◆ Activity ◆
Locate the word "buffer" in the data below, then copy every line that holds it.

◆ Recorded information ◆
-- Opening Marker --
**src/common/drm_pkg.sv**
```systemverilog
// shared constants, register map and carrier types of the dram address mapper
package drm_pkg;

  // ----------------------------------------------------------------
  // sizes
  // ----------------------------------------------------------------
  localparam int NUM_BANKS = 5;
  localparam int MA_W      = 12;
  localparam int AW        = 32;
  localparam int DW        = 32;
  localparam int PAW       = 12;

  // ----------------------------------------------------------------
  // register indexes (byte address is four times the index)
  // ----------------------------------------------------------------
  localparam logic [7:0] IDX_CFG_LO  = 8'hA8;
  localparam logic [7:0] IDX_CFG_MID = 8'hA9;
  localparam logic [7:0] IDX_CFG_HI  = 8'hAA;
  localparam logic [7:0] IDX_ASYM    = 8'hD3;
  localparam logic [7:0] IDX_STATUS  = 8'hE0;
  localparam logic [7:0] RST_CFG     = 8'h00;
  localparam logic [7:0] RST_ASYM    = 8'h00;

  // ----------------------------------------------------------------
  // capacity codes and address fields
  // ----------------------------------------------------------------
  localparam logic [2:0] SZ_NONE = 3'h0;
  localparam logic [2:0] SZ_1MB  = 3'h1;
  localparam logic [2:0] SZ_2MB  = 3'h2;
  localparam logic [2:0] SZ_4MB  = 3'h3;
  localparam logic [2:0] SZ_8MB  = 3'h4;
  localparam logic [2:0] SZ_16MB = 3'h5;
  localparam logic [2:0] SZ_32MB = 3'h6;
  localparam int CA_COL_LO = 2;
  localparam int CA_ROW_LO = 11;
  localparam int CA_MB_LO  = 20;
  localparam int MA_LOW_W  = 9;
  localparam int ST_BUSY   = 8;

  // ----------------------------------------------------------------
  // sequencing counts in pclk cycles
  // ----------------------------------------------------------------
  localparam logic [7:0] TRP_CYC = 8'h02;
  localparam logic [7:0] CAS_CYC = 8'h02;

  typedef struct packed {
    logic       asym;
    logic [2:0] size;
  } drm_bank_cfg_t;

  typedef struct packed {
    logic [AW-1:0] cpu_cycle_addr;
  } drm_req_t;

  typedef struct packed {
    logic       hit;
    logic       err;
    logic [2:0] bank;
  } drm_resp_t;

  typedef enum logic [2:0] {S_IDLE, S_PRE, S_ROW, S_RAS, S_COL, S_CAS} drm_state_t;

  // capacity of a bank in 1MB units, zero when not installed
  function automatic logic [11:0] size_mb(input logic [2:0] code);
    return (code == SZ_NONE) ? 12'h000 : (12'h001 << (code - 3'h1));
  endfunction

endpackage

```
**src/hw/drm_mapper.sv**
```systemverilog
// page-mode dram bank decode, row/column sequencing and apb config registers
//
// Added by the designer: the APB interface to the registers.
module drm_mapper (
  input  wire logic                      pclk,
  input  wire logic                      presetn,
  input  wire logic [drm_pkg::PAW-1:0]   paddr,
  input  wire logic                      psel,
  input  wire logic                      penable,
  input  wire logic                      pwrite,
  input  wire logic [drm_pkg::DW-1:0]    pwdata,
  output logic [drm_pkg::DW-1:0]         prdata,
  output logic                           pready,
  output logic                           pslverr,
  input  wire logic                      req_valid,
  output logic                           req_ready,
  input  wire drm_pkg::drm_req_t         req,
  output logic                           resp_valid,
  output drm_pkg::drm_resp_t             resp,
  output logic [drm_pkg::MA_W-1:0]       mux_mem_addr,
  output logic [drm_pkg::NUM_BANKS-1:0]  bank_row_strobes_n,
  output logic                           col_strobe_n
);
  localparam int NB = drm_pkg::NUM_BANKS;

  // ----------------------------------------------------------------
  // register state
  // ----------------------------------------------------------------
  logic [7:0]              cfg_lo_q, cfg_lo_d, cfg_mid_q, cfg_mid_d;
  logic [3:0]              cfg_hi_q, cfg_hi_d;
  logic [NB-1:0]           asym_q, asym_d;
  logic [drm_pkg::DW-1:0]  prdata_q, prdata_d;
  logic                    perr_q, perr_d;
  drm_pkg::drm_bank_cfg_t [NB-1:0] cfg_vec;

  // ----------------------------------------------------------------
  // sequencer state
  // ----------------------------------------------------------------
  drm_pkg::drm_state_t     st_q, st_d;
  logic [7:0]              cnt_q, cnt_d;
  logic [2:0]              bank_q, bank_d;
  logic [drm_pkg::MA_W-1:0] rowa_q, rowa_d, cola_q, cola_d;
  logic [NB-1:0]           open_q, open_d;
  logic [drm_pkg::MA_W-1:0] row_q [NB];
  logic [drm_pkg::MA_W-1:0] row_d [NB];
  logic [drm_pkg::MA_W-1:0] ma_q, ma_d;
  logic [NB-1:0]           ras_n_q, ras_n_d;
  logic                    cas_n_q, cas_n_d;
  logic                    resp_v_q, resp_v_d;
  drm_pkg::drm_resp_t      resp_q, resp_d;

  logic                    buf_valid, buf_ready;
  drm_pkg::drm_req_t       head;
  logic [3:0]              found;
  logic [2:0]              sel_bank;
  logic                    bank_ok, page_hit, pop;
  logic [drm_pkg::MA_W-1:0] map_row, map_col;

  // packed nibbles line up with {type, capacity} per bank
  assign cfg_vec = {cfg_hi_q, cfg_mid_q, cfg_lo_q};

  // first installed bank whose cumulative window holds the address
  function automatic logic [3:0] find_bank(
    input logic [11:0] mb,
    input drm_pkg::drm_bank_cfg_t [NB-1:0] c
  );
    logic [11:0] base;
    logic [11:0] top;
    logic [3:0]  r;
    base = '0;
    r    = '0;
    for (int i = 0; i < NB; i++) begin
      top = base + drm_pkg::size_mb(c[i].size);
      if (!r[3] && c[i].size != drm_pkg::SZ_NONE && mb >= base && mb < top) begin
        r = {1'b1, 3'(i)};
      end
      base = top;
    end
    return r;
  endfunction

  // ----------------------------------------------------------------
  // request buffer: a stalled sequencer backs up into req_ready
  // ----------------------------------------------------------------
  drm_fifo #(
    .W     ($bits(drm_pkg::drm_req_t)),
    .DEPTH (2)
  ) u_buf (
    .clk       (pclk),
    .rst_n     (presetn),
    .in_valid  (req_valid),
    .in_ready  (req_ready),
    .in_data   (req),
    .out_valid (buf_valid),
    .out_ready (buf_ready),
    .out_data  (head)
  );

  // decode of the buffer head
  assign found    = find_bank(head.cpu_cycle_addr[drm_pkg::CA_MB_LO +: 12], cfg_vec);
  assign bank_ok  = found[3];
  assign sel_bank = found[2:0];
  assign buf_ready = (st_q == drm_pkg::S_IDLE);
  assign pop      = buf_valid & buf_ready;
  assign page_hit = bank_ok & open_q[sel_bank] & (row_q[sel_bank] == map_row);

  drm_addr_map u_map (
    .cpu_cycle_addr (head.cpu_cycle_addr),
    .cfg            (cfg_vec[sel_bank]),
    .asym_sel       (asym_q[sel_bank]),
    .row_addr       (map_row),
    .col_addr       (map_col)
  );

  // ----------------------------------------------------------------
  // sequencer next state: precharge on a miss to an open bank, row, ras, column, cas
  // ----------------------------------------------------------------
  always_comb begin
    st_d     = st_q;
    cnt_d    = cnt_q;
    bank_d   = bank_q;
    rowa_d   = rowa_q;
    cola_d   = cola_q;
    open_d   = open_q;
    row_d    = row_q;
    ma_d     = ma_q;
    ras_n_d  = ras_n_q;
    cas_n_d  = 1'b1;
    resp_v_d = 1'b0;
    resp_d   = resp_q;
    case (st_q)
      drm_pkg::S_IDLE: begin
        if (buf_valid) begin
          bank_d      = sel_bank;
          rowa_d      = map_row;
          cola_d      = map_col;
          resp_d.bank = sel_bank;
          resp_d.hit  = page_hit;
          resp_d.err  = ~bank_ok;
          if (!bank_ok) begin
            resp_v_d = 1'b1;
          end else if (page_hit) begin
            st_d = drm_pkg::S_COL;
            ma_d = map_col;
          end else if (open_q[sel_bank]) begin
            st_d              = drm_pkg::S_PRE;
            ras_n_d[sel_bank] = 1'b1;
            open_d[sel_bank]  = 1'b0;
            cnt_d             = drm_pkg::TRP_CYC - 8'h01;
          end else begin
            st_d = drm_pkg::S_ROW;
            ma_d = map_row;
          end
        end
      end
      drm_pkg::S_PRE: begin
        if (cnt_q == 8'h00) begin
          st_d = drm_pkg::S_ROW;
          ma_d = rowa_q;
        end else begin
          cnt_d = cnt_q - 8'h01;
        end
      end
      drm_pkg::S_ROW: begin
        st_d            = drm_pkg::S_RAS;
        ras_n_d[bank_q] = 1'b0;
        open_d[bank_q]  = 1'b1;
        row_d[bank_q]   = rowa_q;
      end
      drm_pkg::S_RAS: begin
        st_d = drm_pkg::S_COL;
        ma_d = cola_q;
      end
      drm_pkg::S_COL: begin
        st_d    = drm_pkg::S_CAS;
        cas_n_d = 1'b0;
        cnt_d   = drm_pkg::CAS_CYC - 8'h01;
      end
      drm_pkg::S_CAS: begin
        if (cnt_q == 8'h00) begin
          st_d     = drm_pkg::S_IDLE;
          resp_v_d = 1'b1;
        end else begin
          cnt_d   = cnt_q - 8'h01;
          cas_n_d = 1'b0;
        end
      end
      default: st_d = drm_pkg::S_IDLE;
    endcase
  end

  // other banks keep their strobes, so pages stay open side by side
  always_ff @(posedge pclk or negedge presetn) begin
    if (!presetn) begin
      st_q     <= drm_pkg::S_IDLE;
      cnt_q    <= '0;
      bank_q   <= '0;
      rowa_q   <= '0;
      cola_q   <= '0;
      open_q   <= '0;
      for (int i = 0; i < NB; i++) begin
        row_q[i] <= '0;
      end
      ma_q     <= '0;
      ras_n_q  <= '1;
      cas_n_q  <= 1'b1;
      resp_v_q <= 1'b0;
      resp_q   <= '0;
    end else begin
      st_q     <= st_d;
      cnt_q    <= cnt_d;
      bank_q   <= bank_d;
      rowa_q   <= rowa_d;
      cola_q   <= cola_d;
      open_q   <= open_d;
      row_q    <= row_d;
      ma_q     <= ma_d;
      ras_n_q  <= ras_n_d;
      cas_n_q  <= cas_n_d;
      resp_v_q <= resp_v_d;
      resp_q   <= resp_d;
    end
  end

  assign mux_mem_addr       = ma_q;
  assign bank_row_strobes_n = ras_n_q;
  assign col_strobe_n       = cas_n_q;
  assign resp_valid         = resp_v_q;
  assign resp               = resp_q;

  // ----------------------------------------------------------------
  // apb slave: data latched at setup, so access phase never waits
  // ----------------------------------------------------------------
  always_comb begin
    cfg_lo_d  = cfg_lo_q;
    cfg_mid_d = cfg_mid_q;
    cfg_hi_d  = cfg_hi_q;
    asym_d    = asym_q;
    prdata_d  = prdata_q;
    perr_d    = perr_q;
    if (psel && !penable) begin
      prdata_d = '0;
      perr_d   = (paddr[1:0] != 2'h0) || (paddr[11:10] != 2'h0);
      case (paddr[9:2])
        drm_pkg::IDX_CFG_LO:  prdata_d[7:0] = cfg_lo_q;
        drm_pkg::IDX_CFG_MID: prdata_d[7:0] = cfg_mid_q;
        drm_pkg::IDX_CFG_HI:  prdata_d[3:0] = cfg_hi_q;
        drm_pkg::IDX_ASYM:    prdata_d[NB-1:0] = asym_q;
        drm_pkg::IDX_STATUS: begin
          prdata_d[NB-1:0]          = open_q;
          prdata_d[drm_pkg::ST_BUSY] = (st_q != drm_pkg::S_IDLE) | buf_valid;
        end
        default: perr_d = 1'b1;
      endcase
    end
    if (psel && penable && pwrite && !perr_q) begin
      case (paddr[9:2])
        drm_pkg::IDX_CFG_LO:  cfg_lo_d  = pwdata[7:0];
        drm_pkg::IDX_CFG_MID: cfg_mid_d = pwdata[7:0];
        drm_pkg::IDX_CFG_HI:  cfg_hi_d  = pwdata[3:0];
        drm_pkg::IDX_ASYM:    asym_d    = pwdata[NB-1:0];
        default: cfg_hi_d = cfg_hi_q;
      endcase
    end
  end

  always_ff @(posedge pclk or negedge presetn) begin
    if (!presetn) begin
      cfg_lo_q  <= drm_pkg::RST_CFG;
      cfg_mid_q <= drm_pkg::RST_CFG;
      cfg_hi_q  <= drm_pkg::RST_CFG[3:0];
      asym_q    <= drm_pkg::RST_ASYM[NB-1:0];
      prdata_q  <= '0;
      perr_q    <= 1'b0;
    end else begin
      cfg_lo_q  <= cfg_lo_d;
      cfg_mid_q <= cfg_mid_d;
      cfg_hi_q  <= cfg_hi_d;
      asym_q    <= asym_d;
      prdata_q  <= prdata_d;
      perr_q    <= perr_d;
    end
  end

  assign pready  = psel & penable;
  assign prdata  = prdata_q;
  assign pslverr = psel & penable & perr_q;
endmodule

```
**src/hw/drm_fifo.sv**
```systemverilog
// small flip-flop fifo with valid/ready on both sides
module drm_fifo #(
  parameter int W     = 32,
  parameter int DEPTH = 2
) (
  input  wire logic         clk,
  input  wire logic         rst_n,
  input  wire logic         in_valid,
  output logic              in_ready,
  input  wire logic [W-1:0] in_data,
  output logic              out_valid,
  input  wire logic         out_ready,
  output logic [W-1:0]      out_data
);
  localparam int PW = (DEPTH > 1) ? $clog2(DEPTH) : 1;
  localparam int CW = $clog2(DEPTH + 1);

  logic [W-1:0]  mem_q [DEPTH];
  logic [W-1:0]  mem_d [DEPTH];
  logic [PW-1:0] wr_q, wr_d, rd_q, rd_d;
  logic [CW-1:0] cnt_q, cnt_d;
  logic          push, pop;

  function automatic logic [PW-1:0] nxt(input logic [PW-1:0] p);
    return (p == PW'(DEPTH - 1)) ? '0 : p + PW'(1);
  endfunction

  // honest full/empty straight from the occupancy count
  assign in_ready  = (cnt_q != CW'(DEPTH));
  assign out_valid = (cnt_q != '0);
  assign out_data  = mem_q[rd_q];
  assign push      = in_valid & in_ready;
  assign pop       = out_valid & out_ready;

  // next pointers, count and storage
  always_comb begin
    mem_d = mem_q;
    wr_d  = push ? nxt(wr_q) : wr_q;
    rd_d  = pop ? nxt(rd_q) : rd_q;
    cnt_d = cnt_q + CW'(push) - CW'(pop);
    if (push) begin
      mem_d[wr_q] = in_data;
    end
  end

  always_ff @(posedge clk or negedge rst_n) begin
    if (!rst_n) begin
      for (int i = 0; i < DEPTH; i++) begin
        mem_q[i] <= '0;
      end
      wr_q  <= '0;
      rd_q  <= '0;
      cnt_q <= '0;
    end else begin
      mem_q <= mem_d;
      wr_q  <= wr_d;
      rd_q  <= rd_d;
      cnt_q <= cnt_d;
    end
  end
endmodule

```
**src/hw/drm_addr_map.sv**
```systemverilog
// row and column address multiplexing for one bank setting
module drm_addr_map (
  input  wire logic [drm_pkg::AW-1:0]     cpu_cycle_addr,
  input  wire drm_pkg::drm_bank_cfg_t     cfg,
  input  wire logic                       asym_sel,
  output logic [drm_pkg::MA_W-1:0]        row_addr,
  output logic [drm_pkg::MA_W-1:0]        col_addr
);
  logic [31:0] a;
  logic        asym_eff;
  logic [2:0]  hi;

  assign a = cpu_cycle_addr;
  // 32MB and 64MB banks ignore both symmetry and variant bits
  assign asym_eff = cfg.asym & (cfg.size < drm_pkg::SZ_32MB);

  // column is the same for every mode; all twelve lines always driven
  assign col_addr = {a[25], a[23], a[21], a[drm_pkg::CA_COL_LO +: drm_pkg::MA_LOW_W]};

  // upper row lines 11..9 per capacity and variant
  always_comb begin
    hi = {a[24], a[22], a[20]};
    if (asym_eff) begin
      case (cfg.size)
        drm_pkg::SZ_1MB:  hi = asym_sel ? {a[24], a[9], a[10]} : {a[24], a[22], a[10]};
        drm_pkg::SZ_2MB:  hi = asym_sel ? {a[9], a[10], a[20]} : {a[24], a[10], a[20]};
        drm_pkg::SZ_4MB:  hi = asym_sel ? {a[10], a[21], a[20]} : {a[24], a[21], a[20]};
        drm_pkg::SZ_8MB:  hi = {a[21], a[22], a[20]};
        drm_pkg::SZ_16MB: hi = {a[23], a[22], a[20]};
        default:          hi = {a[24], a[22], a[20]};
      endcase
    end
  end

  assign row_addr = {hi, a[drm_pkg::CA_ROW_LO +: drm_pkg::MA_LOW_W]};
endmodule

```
-- Closing Marker --
◆ Task result ◆
  // request buffer: a stalled sequencer backs up into req_ready
  // decode of the buffer head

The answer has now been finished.